[Opening EXTRACTED DATA section]

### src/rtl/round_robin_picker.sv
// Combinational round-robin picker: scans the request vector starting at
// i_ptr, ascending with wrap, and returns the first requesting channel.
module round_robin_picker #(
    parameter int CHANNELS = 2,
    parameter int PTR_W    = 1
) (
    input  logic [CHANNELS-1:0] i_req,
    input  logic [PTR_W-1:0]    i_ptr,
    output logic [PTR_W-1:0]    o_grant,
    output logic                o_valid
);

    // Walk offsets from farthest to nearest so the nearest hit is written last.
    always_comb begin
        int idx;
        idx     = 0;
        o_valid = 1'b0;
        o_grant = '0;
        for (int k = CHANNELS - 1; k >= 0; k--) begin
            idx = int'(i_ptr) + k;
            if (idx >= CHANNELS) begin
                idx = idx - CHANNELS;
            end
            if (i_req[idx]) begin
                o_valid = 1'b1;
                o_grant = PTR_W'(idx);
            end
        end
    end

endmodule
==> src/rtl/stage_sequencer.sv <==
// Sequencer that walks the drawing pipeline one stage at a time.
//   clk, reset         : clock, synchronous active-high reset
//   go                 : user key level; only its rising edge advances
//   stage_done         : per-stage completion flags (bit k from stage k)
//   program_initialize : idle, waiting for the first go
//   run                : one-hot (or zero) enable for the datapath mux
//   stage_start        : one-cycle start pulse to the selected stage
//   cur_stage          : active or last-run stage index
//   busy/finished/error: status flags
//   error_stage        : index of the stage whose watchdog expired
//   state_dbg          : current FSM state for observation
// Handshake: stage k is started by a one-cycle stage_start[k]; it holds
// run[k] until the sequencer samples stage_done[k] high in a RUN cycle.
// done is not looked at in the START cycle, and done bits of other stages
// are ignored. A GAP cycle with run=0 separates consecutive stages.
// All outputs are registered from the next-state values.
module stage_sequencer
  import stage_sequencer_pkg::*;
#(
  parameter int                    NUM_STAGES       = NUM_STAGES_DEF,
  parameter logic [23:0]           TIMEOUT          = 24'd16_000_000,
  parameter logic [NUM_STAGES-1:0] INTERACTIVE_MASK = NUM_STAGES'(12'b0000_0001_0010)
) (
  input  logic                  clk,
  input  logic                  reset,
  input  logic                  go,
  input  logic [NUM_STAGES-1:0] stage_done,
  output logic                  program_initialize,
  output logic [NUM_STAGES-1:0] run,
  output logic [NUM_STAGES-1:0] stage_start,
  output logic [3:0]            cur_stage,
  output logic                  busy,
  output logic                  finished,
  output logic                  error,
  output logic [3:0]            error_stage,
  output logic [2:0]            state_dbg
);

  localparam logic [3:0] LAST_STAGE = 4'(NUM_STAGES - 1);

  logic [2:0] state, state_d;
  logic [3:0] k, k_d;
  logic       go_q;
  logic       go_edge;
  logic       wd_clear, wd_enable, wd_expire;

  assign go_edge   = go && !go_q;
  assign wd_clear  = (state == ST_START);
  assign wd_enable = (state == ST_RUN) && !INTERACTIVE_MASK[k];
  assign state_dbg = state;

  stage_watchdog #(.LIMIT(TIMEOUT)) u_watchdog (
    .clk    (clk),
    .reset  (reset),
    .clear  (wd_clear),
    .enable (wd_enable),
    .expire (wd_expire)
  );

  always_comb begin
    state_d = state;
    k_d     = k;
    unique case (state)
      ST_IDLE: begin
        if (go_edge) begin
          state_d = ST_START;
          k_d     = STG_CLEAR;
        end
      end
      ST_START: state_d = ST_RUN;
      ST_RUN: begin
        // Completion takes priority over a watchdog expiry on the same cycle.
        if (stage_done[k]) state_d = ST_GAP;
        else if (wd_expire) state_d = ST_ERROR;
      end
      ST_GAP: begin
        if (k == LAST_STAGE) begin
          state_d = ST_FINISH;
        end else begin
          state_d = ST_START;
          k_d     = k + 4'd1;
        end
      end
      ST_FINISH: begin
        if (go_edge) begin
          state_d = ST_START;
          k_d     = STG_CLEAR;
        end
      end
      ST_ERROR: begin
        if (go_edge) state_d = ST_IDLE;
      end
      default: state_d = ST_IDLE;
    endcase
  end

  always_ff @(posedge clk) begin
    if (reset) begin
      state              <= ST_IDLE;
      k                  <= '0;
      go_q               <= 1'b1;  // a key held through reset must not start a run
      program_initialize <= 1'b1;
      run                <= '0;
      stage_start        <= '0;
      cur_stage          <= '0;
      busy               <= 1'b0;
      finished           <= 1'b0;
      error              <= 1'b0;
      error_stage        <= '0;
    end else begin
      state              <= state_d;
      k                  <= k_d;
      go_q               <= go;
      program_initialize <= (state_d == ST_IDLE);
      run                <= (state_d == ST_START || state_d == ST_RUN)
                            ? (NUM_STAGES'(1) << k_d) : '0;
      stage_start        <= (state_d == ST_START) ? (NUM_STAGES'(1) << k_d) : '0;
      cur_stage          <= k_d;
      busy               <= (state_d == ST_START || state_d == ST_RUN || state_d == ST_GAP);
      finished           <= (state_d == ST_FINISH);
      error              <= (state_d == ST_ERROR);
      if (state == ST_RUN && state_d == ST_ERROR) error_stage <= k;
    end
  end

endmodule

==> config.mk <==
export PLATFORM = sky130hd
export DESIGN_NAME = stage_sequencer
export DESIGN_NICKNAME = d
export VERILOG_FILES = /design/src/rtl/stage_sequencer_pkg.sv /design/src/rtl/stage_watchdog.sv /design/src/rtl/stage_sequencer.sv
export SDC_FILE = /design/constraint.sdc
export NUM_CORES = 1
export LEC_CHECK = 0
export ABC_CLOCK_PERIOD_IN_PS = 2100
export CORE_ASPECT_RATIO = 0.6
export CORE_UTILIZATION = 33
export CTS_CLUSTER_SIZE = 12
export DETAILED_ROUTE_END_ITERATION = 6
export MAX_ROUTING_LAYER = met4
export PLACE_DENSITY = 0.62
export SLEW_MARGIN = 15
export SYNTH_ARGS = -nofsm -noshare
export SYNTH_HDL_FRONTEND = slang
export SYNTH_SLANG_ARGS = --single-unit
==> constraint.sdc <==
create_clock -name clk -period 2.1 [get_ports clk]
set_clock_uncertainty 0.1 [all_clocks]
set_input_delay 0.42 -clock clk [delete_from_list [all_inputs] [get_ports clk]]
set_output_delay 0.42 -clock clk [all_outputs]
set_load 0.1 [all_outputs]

[Closing EXTRACTED DATA section]

■ REQUIREMENT: Look above for the line that contains "the first go". Starting there, transcribe every line exactly until you have copied the line that contains "import stage_sequencer_pkg::*;".

■ ANSWER BOX:
//   program_initialize : idle, waiting for the first go
//   run                : one-hot (or zero) enable for the datapath mux
//   stage_start        : one-cycle start pulse to the selected stage
//   cur_stage          : active or last-run stage index
//   busy/finished/error: status flags
//   error_stage        : index of the stage whose watchdog expired
//   state_dbg          : current FSM state for observation
// Handshake: stage k is started by a one-cycle stage_start[k]; it holds
// run[k] until the sequencer samples stage_done[k] high in a RUN cycle.
// done is not looked at in the START cycle, and done bits of other stages
// are ignored. A GAP cycle with run=0 separates consecutive stages.
// All outputs are registered from the next-state values.
module stage_sequencer
  import stage_sequencer_pkg::*;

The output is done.